All of the above is speculation and gossip regurgitated in the media and traced back to the usual unsubstantiated 'anonymous sources'. ISI officials would not be using any sort of cell phones traceable back to the agency (even the TTP is smart enough to use the equivalent of 'burner SIMS') nor would high ranking ISI officials have any interest in direct communication with any such attackers/facilitators.
Carlotta Gall claimed that her allegations of a 'secret OBL cell in the ISI' was corroborated by some 'anonymous sources in the US Administration/military/intelligence', and in a piece that was largely a counter-argument to Gall's allegations, Peter Bergen (on CNN) quoted some other anonymous high ranking US Administration/military/intelligence officials as claiming that they had no evidence of any kind that the ISI was aware of OBL's location.
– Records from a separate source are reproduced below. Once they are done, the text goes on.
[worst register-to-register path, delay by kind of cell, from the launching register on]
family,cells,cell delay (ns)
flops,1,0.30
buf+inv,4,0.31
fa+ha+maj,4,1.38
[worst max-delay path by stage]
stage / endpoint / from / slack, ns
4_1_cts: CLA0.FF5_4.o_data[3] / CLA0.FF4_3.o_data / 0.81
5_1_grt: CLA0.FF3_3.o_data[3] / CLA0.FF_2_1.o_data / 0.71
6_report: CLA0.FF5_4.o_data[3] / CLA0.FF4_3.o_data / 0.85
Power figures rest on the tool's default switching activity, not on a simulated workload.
==> design/flow/design.v <==
module luhnmod16(
	input clock, rst_n,
	input size_valid,
	output size_ready,
	input [7:0] size,
	input data_valid,
	output data_ready,
	input [3:0] data,
	output check_valid,
	input check_ready,
	output check
);
wire read_num;
wire size_empty;
wire [7:0] num_nibbles;
wire read_nibble;
wire data_empty;
wire [3:0] nibble;
wire write_check;
wire check_full;
wire good_check;
highluhnmod16 HLM (clock,rst_n,size_empty,read_num,num_nibbles,data_empty,read_nibble,nibble,write_check,check_full,good_check);
size_ctrl SC (clock, rst_n, size_valid, size_ready, size, read_num, size_empty, num_nibbles);
data_ctrl DC (clock, rst_n, data_valid, data_ready, data, read_nibble, data_empty, nibble);
check_ctrl CC (clock, rst_n, check_valid, check_ready, check, write_check, check_full, good_check);
endmodule
module highluhnmod16(
	input clock, rst_n,
	input size_empty,
	output reg read_num,
	input [7:0] num_nibbles,
	input data_empty,
	output reg read_nibble,
	input [3:0] nibble,
	output reg write_check,
	input check_full,
	output reg good_check
);
localparam IF_EMPTY_SIZE = 0;  
localparam READ_INTO_REG_SIZE = 1;
localparam CHECK_STEP_SIZE = 2;
localparam WRITE_STEP = 3;
localparam IF_EMPTY_DATA = 4;
localparam READ_INTO_REG_DATA = 5;
localparam CHECK_STEP_DATA = 6;
reg [2:0] cstate_size,cstate_data,cstate_check,nstate_size,nstate_data,nstate_check;  
reg [4:0] nibreg;  
reg [7:0] nibsize;  
reg [3:0] accum;  
always @ (posedge clock)  
	begin
	if(!rst_n)
		begin
		cstate_size = IF_EMPTY_SIZE;  
		cstate_data = IF_EMPTY_DATA;
		cstate_check = WRITE_STEP;
		read_num = 0;
		read_nibble = 0;
		write_check = 0;
		end
	else
		begin
		cstate_size = nstate_size;
		cstate_data = nstate_data;
		cstate_check = nstate_check;
	end
	end
always @ (*)
	begin
	case(cstate_size)
		IF_EMPTY_SIZE:
		begin
		nibreg = 0; 
		nibsize = 5;
		accum = 0;
		write_check = 0; 
		if(!(size_empty == 0))  
			begin
			read_num = 0;
			nstate_size = IF_EMPTY_SIZE;
			end
		else
			begin
			read_num = 0;
			nibsize = num_nibbles;
			nstate_size = READ_INTO_REG_SIZE;
			end
		end
		READ_INTO_REG_SIZE:  
		begin
		read_num = 1;
		nstate_size = CHECK_STEP_SIZE;
		end
		CHECK_STEP_SIZE:
		begin
		read_num = 0;
		if(write_check == 1)
			begin
			nstate_size = IF_EMPTY_SIZE;
			read_num = 0;
			end
		else
			begin
			nstate_size = CHECK_STEP_SIZE;
			read_num = 0;
			end
		end
		default:
		begin
		nstate_size = IF_EMPTY_SIZE;
		end
	endcase
	case(cstate_data)
		IF_EMPTY_DATA:
		begin
		if(data_empty == 0)
			begin
			read_nibble = 0;
			nstate_data = READ_INTO_REG_DATA;
			end
		else
			begin
			read_nibble = 0;
			nstate_data = IF_EMPTY_DATA;
			end
		end
		READ_INTO_REG_DATA:
		begin
		read_nibble = 1;
		nibreg = nibble;
		if(nibsize % 2 == 0) 
		begin
		nibreg = nibreg << 1;
		nibreg = nibreg[4] + nibreg[3:0];
		end	
		else
		begin
		nibreg = nibreg;
		end
		accum = accum + nibreg;
		if(accum == 0)
		good_check = 1;
		else
		good_check = 0;
		nibsize = nibsize - 1;
		if(nibsize != 0)
			begin
			nstate_data = IF_EMPTY_DATA;
			end
		else
			nstate_data = READ_INTO_REG_DATA;
		end
		default:
		begin
		nstate_data = IF_EMPTY_DATA;
		end
	endcase
	case(cstate_check)
		WRITE_STEP:
		begin
		if((nibsize == 0) && (check_full==0))
			begin
			write_check = 1;
			nstate_check = WRITE_STEP;
			end
		else
			begin
			write_check = 0;
			nstate_check = WRITE_STEP;
			end
		end
		default:
		begin
			write_check = 0;
			nstate_check = WRITE_STEP;
		end
	endcase
	end
endmodule
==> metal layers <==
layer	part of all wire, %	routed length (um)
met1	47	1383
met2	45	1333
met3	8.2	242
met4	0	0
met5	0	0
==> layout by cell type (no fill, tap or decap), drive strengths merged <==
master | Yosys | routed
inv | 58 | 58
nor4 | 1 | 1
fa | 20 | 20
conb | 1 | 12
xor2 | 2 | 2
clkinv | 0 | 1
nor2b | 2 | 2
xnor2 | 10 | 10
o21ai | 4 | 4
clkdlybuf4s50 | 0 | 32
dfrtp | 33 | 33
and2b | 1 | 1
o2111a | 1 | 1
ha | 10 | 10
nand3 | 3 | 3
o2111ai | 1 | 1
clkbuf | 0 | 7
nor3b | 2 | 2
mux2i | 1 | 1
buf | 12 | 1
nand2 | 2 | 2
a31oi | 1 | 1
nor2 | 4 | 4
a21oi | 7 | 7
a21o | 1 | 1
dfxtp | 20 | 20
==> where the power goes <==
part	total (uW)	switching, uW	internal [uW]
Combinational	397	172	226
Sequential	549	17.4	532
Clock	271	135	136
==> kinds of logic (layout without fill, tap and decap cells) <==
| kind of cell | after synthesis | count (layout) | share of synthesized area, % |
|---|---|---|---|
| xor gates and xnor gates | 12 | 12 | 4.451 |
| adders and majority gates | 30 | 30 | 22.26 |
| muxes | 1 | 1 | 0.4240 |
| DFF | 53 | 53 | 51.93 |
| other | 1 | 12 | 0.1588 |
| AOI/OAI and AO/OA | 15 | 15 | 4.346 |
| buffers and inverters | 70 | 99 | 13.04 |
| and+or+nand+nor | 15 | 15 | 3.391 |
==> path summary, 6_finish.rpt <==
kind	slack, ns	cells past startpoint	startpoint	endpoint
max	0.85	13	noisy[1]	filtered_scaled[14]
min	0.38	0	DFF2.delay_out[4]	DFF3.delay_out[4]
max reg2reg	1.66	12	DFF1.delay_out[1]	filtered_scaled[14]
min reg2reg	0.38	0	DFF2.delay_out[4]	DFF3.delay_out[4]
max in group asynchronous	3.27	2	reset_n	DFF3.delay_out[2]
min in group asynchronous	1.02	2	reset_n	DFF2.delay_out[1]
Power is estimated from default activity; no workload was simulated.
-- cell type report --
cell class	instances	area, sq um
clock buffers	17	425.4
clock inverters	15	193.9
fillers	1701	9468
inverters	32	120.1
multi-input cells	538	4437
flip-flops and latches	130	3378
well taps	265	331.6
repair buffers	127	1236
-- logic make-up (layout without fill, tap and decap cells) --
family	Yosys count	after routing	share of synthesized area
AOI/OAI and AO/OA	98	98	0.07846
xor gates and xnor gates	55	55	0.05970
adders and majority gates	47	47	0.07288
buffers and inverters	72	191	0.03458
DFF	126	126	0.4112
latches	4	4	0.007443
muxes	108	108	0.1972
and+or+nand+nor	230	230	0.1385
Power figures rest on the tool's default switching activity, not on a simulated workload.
module top_sync_recovery (
    input  clk, rst,
    input  [7:0] byte_in1,
    input  [7:0] byte_in2,
    input  [7:0] byte_in3,
    input  [7:0] byte_in4,
    input  valid_in1,
    input  valid_in2,
    input  valid_in3,
    input  valid_in4,
    output sync1,
    output sync2,
    output sync3,
    output sync4,
    output valid_out1,
    output valid_out2,
    output valid_out3,
    output valid_out4,
    output [7:0] byte_out1,
    output [7:0] byte_out2,
    output [7:0] byte_out3,
    output [7:0] byte_out4
);
    sync_recovery  sync_recovery_inst1 (
        .clk(clk),
        .rst(rst),
        .byte_in(byte_in1),
        .byte_valid(valid_in1),
        .sync(sync1),
        .valid(valid_out1),
        .byte_out(byte_out1)
    );
    sync_recovery  sync_recovery_inst2 (
        .clk(clk),
        .rst(rst),
        .byte_in(byte_in2),
        .byte_valid(valid_in2),
        .sync(sync2),
        .valid(valid_out2),
        .byte_out(byte_out2)
    );
    sync_recovery  sync_recovery_inst3 (
        .clk(clk),
        .rst(rst),
        .byte_in(byte_in3),
        .byte_valid(valid_in3),
        .sync(sync3),
        .valid(valid_out3),
        .byte_out(byte_out3)
    );
    sync_recovery  sync_recovery_inst4 (
        .clk(clk),
        .rst(rst),
        .byte_in(byte_in4),
        .byte_valid(valid_in4),
        .sync(sync4),
        .valid(valid_out4),
        .byte_out(byte_out4)
    );
endmodule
So unless the claims you regurgitated above can be credible substantiated, they are nothing more than Gall's ludicrous and irresponsible claim of a 'secret OBL cell in the ISI' based on the usual 'anonymous sources'. Gall, much like Christine Fair, has reduced herself to little more than an anti-Pakistan hack by propagating half-baked and poorly sourced and poorly corroborated fantasies and conspiracy theories, perhaps out of anger at her poor treatment when covering a story in Balochistan and eventually being kicked out of Pakistan.
It is not just Gall's reporting. There is a wealth of other sourcing available. The most relied on is the NYT article that I have referred to here.
Pakistanis Aided Attack in Kabul, U.S. Officials Say
By
MARK MAZZETTI and
ERIC SCHMITT
Published: August 1, 2008
WASHINGTON — American intelligence agencies have concluded that members of
Pakistan’s powerful spy service helped plan the deadly July 7 bombing of
India’s embassy in Kabul,
Afghanistan, according to United States government officials.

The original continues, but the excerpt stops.